What the task requires
Of the lines listed below, return exactly those that run from the line containing "clr_rise = ~prev[2] & lvl[2];" through the line containing "fire |-> clr_lvl);", both included.

(Available data begins)

--- src/rtl/os_pkg.sv ---
package os_pkg;
    typedef enum logic [1:0] {
        ST_IDLE    = 2'd0,
        ST_ACTIVE  = 2'd1,
        ST_CLEARED = 2'd2
    } os_state_t;
endpackage

--- src/rtl/os_sync.sv ---
module os_sync #(
    parameter int          W   = 3,
    parameter logic [W-1:0] RST = '0
) (
    input  logic         clk,
    input  logic         rst_n,
    input  logic [W-1:0] d,
    output logic [W-1:0] q
);
    logic [W-1:0] meta;

    always_ff @(posedge clk or negedge rst_n) begin
        if (!rst_n) begin
            meta <= RST;
            q    <= RST;
        end else begin
            meta <= d;
            q    <= meta;
        end
    end
endmodule

--- src/rtl/os_trig.sv ---
module os_trig (
    input  logic clk,
    input  logic rst_n,
    input  logic lo_n_in,
    input  logic hi_in,
    input  logic clr_n_in,
    output logic fire,
    output logic clr_lvl
);
    // idle levels: {clear high, hi low, lo_n high}; reset to them so no edge appears
    localparam logic [2:0] IDLE_LVL = 3'b101;

    logic [2:0] lvl;
    logic [2:0] prev;
    logic       lo_fall;
    logic       hi_rise;
    logic       clr_rise;

    os_sync #(.W(3), .RST(IDLE_LVL)) u_sync (
        .clk   (clk),
        .rst_n (rst_n),
        .d     ({clr_n_in, hi_in, lo_n_in}),
        .q     (lvl)
    );

    always_ff @(posedge clk or negedge rst_n) begin
        if (!rst_n) prev <= IDLE_LVL;
        else        prev <= lvl;
    end

    always_comb begin
        lo_fall  = prev[0] & ~lvl[0];
        hi_rise  = ~prev[1] & lvl[1];
        clr_rise = ~prev[2] & lvl[2];
        clr_lvl  = lvl[2];
        fire     = lvl[2] & ((hi_rise & ~lvl[0])
                           | (lo_fall & lvl[1])
                           | (clr_rise & ~lvl[0] & lvl[1]));
    end

    AST_FIRE_NEEDS_CLEAR_HIGH: assert property (@(posedge clk) disable iff (!rst_n)
        fire |-> clr_lvl);
    AST_HI_FALL_NO_FIRE: assert property (@(posedge clk) disable iff (!rst_n)
        (prev[1] && !lvl[1] && prev[0] == lvl[0] && prev[2] == lvl[2]) |-> !fire);
endmodule

--- src/rtl/os_chan.sv ---
module os_chan
    import os_pkg::*;
#(
    parameter int          LW      = 16,
    parameter logic [LW-1:0] DEF_LEN = 8
) (
    input  logic          clk,
    input  logic          rst_n,
    input  logic          fire,
    input  logic          clr_lvl,
    input  logic          ld,
    input  logic [LW-1:0] ld_len,
    output logic          q,
    output logic          q_n
);
    os_state_t     state, nxt;
    logic [LW-1:0] len_r;
    logic [LW-1:0] cnt;
    logic          start;

    assign start = fire && clr_lvl && (len_r != '0);

    always_ff @(posedge clk or negedge rst_n) begin
        if (!rst_n)  len_r <= DEF_LEN;
        else if (ld) len_r <= ld_len;
    end

    always_comb begin
        nxt = state;
        if (!clr_lvl) begin
            nxt = ST_CLEARED;
        end else begin
            unique case (state)
                ST_IDLE:    nxt = start ? ST_ACTIVE : ST_IDLE;
                ST_ACTIVE:  nxt = start ? ST_ACTIVE
                                : ((cnt == '0) ? ST_IDLE : ST_ACTIVE);
                ST_CLEARED: nxt = start ? ST_ACTIVE : ST_IDLE;
                default:    nxt = ST_IDLE;
            endcase
        end
    end

    // state register
    always_ff @(posedge clk or negedge rst_n) begin
        if (!rst_n) state <= ST_IDLE;
        else        state <= nxt;
    end

    // down-counter
    always_ff @(posedge clk or negedge rst_n) begin
        if (!rst_n)                              cnt <= '0;
        else if (start)                          cnt <= len_r - 1'b1;
        else if (state == ST_ACTIVE && cnt != '0) cnt <= cnt - 1'b1;
    end

    // registered complementary outputs
    always_ff @(posedge clk or negedge rst_n) begin
        if (!rst_n) begin
            q   <= 1'b0;
            q_n <= 1'b1;
        end else begin
            q   <= (nxt == ST_ACTIVE);
            q_n <= (nxt != ST_ACTIVE);
        end
    end

    AST_OUT_COMPLEMENT: assert property (@(posedge clk) disable iff (!rst_n)
        q_n == ~q);
    AST_CLEAR_FORCES_LOW: assert property (@(posedge clk) disable iff (!rst_n)
        !clr_lvl |=> !q);
    AST_START_DRIVES_HIGH: assert property (@(posedge clk) disable iff (!rst_n)
        (fire && len_r != '0) |=> q);
    AST_ZERO_LEN_IDLE: assert property (@(posedge clk) disable iff (!rst_n)
        (fire && len_r == '0 && state != ST_ACTIVE) |=> !q);
    AST_EXPIRE: assert property (@(posedge clk) disable iff (!rst_n)
        (state == ST_ACTIVE && cnt == '0 && !start) |=> !q);
    AST_STATE_MATCHES_Q: assert property (@(posedge clk) disable iff (!rst_n)
        q == (state == ST_ACTIVE));
endmodule

--- src/rtl/os_dual.sv ---
module os_dual #(
    parameter int NCH     = 2,
    parameter int LW      = 16,
    parameter int DEF_LEN = 8,
    localparam int CHW    = (NCH > 1) ? $clog2(NCH) : 1
) (
    input  logic           clk,
    input  logic           rst_n,
    input  logic [NCH-1:0] trig_lo_n,
    input  logic [NCH-1:0] trig_hi,
    input  logic [NCH-1:0] clr_n,
    input  logic           ld_en,
    input  logic [CHW-1:0] ld_ch,
    input  logic [LW-1:0]  ld_len,
    output logic [NCH-1:0] q,
    output logic [NCH-1:0] q_n
);
    for (genvar g = 0; g < NCH; g++) begin : g_ch
        logic fire;
        logic clr_lvl;
        logic ld_hit;

        assign ld_hit = ld_en && (ld_ch == CHW'(g));

        os_trig u_trig (
            .clk      (clk),
            .rst_n    (rst_n),
            .lo_n_in  (trig_lo_n[g]),
            .hi_in    (trig_hi[g]),
            .clr_n_in (clr_n[g]),
            .fire     (fire),
            .clr_lvl  (clr_lvl)
        );

        os_chan #(.LW(LW), .DEF_LEN(LW'(DEF_LEN))) u_chan (
            .clk     (clk),
            .rst_n   (rst_n),
            .fire    (fire),
            .clr_lvl (clr_lvl),
            .ld      (ld_hit),
            .ld_len  (ld_len),
            .q       (q[g]),
            .q_n     (q_n[g])
        );
    end
endmodule

--- config.mk ---
export PLATFORM = sky130hd
export DESIGN_NAME = os_dual
export DESIGN_NICKNAME = d
export VERILOG_FILES = /design/src/rtl/os_pkg.sv /design/src/rtl/os_sync.sv /design/src/rtl/os_trig.sv /design/src/rtl/os_chan.sv /design/src/rtl/os_dual.sv
export SDC_FILE = /design/constraint.sdc
export NUM_CORES = 1
export LEC_CHECK = 0
export BUFFER_PORTS_ARGS = -buffer_cell sky130_fd_sc_hd__buf_2
export CAP_MARGIN = 20
export CORE_MARGIN = 2
export CORE_UTILIZATION = 62
export CTS_BUF_LIST = sky130_fd_sc_hd__clkbuf_4
export DETAILED_ROUTE_END_ITERATION = 6
export PLACE_DENSITY = 0.91
export SYNTH_ARGS = -nofsm -noshare
export SYNTH_HDL_FRONTEND = slang
export SYNTH_SLANG_ARGS = --single-unit
--- constraint.sdc ---
create_clock -name clk -period 7.1 [get_ports clk]
set_input_delay 1.775 -clock clk [delete_from_list [all_inputs] [get_ports clk]]
set_output_delay 1.775 -clock clk [all_outputs]
set_load 0.005 [all_outputs]
# After elaboration in Yosys (flattened, before gate mapping)
# Index checks and enable logic that the tools add are counted.
[totals]
ff_bits = 90
inputBits = 26
out_inout_bits = 4
word_cells = 89
[classes]
addsub = 4
n_eq_ne = 8
mux = 14
bitwise_logic = 27
n_reduce_logical = 20
[op_table]
columns = ["operator", "count"]
rows = [
  ["$mux W16", 4],
  ["$reduce_bool A16 Y1", 4],
  ["$sub A16 B1 Y16 const B", 4],
  ["$logic_not A16 Y1", 2],
  ["$and A1 B1 Y1", 16],
  ["$eq A2 B1 Y1 const B", 4],
  ["$logic_and A1 B1 Y1", 8],
  ["$mux W2", 4],
  ["$pmux W2 S2", 2],
  ["$not A1 Y1", 7],
  ["$eq A2 B2 Y1 const B", 2],
  ["$logic_not A2 Y1", 2],
  ["$mux W1", 4],
  ["$ne A2 B1 Y1 const B", 2],
  ["$or A1 B1 Y1", 4],
  ["$reduce_bool A2 Y1", 2],
  ["$reduce_or A2 Y1", 2],
]

# Depth between registers and ports, before layout
[depth]
ltp_word = 12
depth_mapped = 14
ltp_nobuf = 12

# Modules after synthesis
# From an unflattened synthesis, not the netlist that was laid out.
[hier_totals]
hier_cells = 400
hier_area_um2 = 4455.5
[modules_own_cells]
columns = ["module", "n_inst", "cells_each", "area_per_inst_um2"]
rows = [
  ["os_chan", 2, 187, 1964.4],
  ["os_sync", 2, 6, 155.1],
  ["os_trig", 2, 6, 100.1],
  ["os_dual", 1, 2, 16.3],
]

# Least setup slack after synthesis
# OpenSTA, ideal clock, no wires.
[synth_timing]
kind = "register -> register"
start = "register g_ch[1].u_chan.len_r[5]"
end = "register g_ch[1].u_chan.cnt[14]"
setup_ns = 0.137
arrival_time_ns = 3.449
t_required_ns = 6.963
slack_ns = 3.514
path_stages_with_launch = 15
n_path_buf = 2
cell_sequence = "dfrtp_1 > or4_1 > nor3_1 > nand2_1 > o21ai_1 > buf_2 > buf_2 > mux2i_1 > ha_1 > inv_1 > nor4_1 > nand3_1 > xnor2_1 > nor2_1 > a21oi_1"
[synth_via]
elab_chain_len = 3
elab_cells_between_ends = 5
[synth_lines]
columns = ["element", "line", "source"]
rows = [
  ["from (decl)", "os_chan.sv:17", "logic [LW-1:0] len_r;"],
  ["from (signal assigned)", "os_chan.sv:25", "else if (ld) len_r <= ld_len;"],
  ["branches (longest 3 deep; another with $sub A16 B1 Y16)", "n/a", ""],
  ["to (signal assigned)", "os_chan.sv:52", "else if (start) cnt <= len_r - 1'b1;"],
  ["to (signal assigned)", "os_chan.sv:53", "else if (state == ST_ACTIVE && cnt != '0) cnt <= cnt - 1'b1;"],
  ["to (decl)", "os_chan.sv:18", "logic [LW-1:0] cnt;"],
]
# Several ways; the timed one is not identified.
# A chain may end at the register's enable or synchronous reset.

# Worst setup path after layout
[layout_timing]
start = "register g_ch[1].u_chan.len_r[10]"
end = "register g_ch[1].u_chan.cnt[14]"
# Same word-level chain as after synthesis.

==> impl_metrics.py <==
metrics = {
    "place": {
        "place_hpwl_um": 6466,
        "place_inst": 521,
        "routabilityCongestion": 0.8801,
        "portBuffers": 29,
    },
    "grt": {
        "track_usage_pct": 24.44,
        "grt_first_pass_wirelength_um": 14520,
        "grt_pass1_vias": 3080,
        "grt_max_degree": 89,
        "grt_overflow": 0,
        "antenna_found_initial": 0,
    },
    "synthesis": {
        "muxShareOfSynthArea_pct": 10.49,
        "synth-edff-count": 0,
        "synthArstFlopShare_pct": 100.0,
        "yosysSeqAreaShare_pct": 49.94,
        "synthFlopType": "dfrtp_1",
        "syn_area_sq_um": 4449,
        "synth_adder_area_share_pct": 0.5624,
        "avgSynthCellArea_sq_um": 10.91,
        "synth_compound_area_share_pct": 9.618,
        "synth_xor_area_share_pct": 7.874,
        "synth_top_family_by_area": "simple AND/OR/NAND/NOR gates",
        "ys_seq_elements": 88,
        "yosys.cell_types.count": 64,
        "synth-warning-count": 0,
        "synthSimpleGateAreaFrac_pct": 19.09,
        "synth_cells": 408,
        "syn_nets": 436,
    },
    "cts": {
        "tritoncts": "built",
        "cts_root_buf": "clkbuf_4",
        "clkLatencyLatePin_ns": 0.44,
        "post-cts-setup-buffer-count": 0,
        "cts_num_sinks": 88,
        "htree_levels": 3,
        "cts_made_buffers": 9,
        "clkTransAtPathRegs_ns": 0.13,
        "ctsHoldBuffers": 0,
        "cts_resized": 0,
        "cts.path.max_buffers": 2,
    },
    "sta": {
        "grt_setup_unrepaired": "false",
        "finalClockSkew_ns": 0.01403,
        "maxSlewViolCount": 0,
        "max_freq_mhz": 252.1,
        "setup_violations": 0,
        "fin_crit_ns": 3.967,
        "slew_headroom_pct": 28.88,
        "hold_viol": 0,
        "final.setup.tns_ns": 0,
        "fin_crit_sh_pct": 55.87,
        "worst_slew_pin_slew_ns": 1.067,
    },
    "route": {
        "met2_length_um": 4172,
        "finalWirelength_um": 8972,
        "drc": 0,
        "avgRoutedWirePerCell_um": 16.68,
        "vias_per_cell": 6.132,
        "dr.first_iter.drc_count": 373,
        "highest_layer": "met4",
        "num_vias": 3299,
        "ant_nets": 0,
        "drt_first_pass_iters": 5,
        "dr_wl_met3_um": 429,
        "drt-met1-wl_um": 4089,
    },
    "setup_path": {
        "cpLargestDelayFamily": "simple AND/OR/NAND/NOR gates",
        "critPathLaunchType": "flop",
        "worst-path-buf-inv": 2,
        "cp_max_fo": 31,
        "cpPeakStageDelay_ns": 0.81,
        "crit_slowest_cell": "nor4_1",
        "path_class": "flop to flop",
        "crit_required_ns": 7.41,
        "path_cells": "nor4_1 -> nand3_1 -> o21ai_2 -> buf_4 -> mux2i_1 -> ha_1 -> inv_1 -> nor4_1 -> nand3_1 -> xnor2_1 -> nor2_1 -> a21oi_1",
        "endpoint_kind": "flop",
        "cp.arrival_ns": 4.28,
    },
    "cells_and_area": {
        "instances_no_fill": 538,
        "fin_nets": 465,
        "drive_above_1_share_pct": 27.83,
        "syn_to_final_growth_pct": 7.987,
        "antenna_cells": 0,
    },
    "hold_path": {
        "hold_path_class": "flop to flop",
    },
    "die": {
        "num_rows": 30,
        "ios": 30,
        "die_w_um": 88.71,
        "core_sq_um": 6869,
        "fp.dieArea_sq_um": 7869,
        "start_util_pct": 64.77,
        "chipHeight_um": 88.71,
    },
    "power": {
        "p_leak_uw": 0.001903,
        "vdd_drop_max_uv": 213.9,
        "pwr_density_cell_nw_per_um2": 252.0,
    },
    "run_status": {
        "status": "complete, no violations",
    },
    "job": {
        "max_cap_viol_count": 0,
    },
}
## per-layer routing
metal  global-route usage [%]  vias to the layer above
li1                         -                     1529
met1                    34.49                     1627
met2                    37.25                      116
met3                    3.825                       27
met4                    11.71                        0
met5                        0                        -
## Yosys cell counts (3+ instances only)
master | instances | area (sq um)
a21oi_1 | 21 | 105.1
a31oi_1 | 4 | 25.02
and2_1 | 3 | 18.77
buf_4 | 5 | 37.54
clkbuf_1 | 4 | 15.01
dfrtp_1 | 72 | 1802
dfstp_2 | 16 | 420.4
inv_1 | 7 | 26.28
mux2_2 | 34 | 382.9
mux2i_1 | 7 | 70.07
nand2_1 | 33 | 123.9
nand3_1 | 6 | 30.03
nand3b_1 | 3 | 22.52
nor2_1 | 34 | 127.6
nor3_1 | 21 | 105.1
nor4_1 | 9 | 56.30
o21ai_0 | 8 | 40.04
o21ai_1 | 7 | 35.03
o311ai_0 | 5 | 43.79
or3_1 | 8 | 50.05
or4_1 | 7 | 52.55
xnor2_1 | 22 | 192.7
xor2_1 | 18 | 157.7
## cells by family (layout without fill, tap and decap cells)
| group | after synthesis | count (layout) |
|---|---|---|
| and+or+nand+nor | 151 | 151 |
| xor gates and xnor gates | 40 | 40 |
| AOI/OAI and AO/OA | 64 | 64 |
| buffers and inverters | 21 | 55 |
| adders and majority gates | 2 | 2 |
| DFF | 88 | 88 |
| muxes | 42 | 42 |
## where the power goes
group / internal, uW / switching, uW
clock network: 74.9 / 176
logic: 125 / 134
registers: 593 / 107
total: 794 / 417
## final timing paths
path / startpoint / end / slack [ns] / depth (start not counted)
setup / recovery: g_ch[1].u_chan.len_r[10]$_DFFE_PN0P_ / g_ch[1].u_chan.cnt[14]$_DFFE_PN0P_ / 3.13 / 12
hold / removal: g_ch[0].u_trig.u_sync.meta[0]$_DFF_PN1_ / g_ch[0].u_trig.u_sync.q[0]$_DFF_PN1_ / 0.37 / 0
setup reg to reg: g_ch[1].u_chan.len_r[10]$_DFFE_PN0P_ / g_ch[1].u_chan.cnt[14]$_DFFE_PN0P_ / 3.13 / 12
hold reg to reg: g_ch[0].u_trig.u_sync.meta[0]$_DFF_PN1_ / g_ch[0].u_trig.u_sync.q[0]$_DFF_PN1_ / 0.37 / 0
max in group asynchronous: rst_n / g_ch[0].u_chan.len_r[3]$_DFFE_PN1P_ / 5.29 / 2
min in group asynchronous: rst_n / g_ch[1].u_chan.cnt[9]$_DFFE_PN0P_ / 1.17 / 1
## cell usage in the layout (no fill, tap or decap), drive strengths merged, types with 4 or more instances in the layout
cell and n:
a21oi 22, a31oi 4, buf 32, clkbuf 9, dfrtp 72, dfstp 16
inv 9, mux2 34, mux2i 8, nand2 33, nand3 6, nor2 34
nor3 24, nor4 12, o21ai 16, o311ai 5, or3 10, or4 9
xnor2 22, xor2 18
## registers in the layout, indices dropped and copies added (netlist names)
signal,cells
g_ch.u_trig.u_sync.q,6
g_ch.u_trig.prev,6
g_ch.u_trig.u_sync.meta,6
g_ch.u_chan.state,3
g_ch.u_chan.cnt,32
g_ch.u_chan.len_r,32
g_ch.u_chan.q,1
g_ch.u_chan.q_n,2
## per-stage QoR
stage | utilization [%] | power (uW) | setup WS (ns) | cell area, sq um | hold WS, ns
global route | 69.95 | 1276 | 2.849 | 4805 | 0.3702
global placement | 67.76 | 940.5 | 3.458 | 4654 | 0.3353
detailed placement | 67.76 | 961.0 | 3.263 | 4654 | 0.3373
floorplan | - | 875.3 | 3.514 | 4449 | 0.3312
CTS | 69.54 | 1209 | 3.235 | 4777 | 0.3672
finish | 69.95 | 1211 | 3.133 | 4805 | 0.3659
## cell type report
| cell class | instances | area (sq um) |
|---|---|---|
| Clock buffer | 9 | 67.56 |
| Tap cell | 96 | 120.1 |
| Timing Repair Buffer | 32 | 190.2 |
| Sequential cell | 88 | 2222 |
| Inverter | 7 | 26.28 |
| Fill cell | 469 | 2064 |
| Clock inverter | 7 | 55.05 |
| Multi-Input combinational cell | 299 | 2123 |
No activity file was read; power rests on OpenSTA's default activity.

(Available data ends)

Task solution
        clr_rise = ~prev[2] & lvl[2];
        clr_lvl  = lvl[2];
        fire     = lvl[2] & ((hi_rise & ~lvl[0])
                           | (lo_fall & lvl[1])
                           | (clr_rise & ~lvl[0] & lvl[1]));
    end

    AST_FIRE_NEEDS_CLEAR_HIGH: assert property (@(posedge clk) disable iff (!rst_n)
        fire |-> clr_lvl);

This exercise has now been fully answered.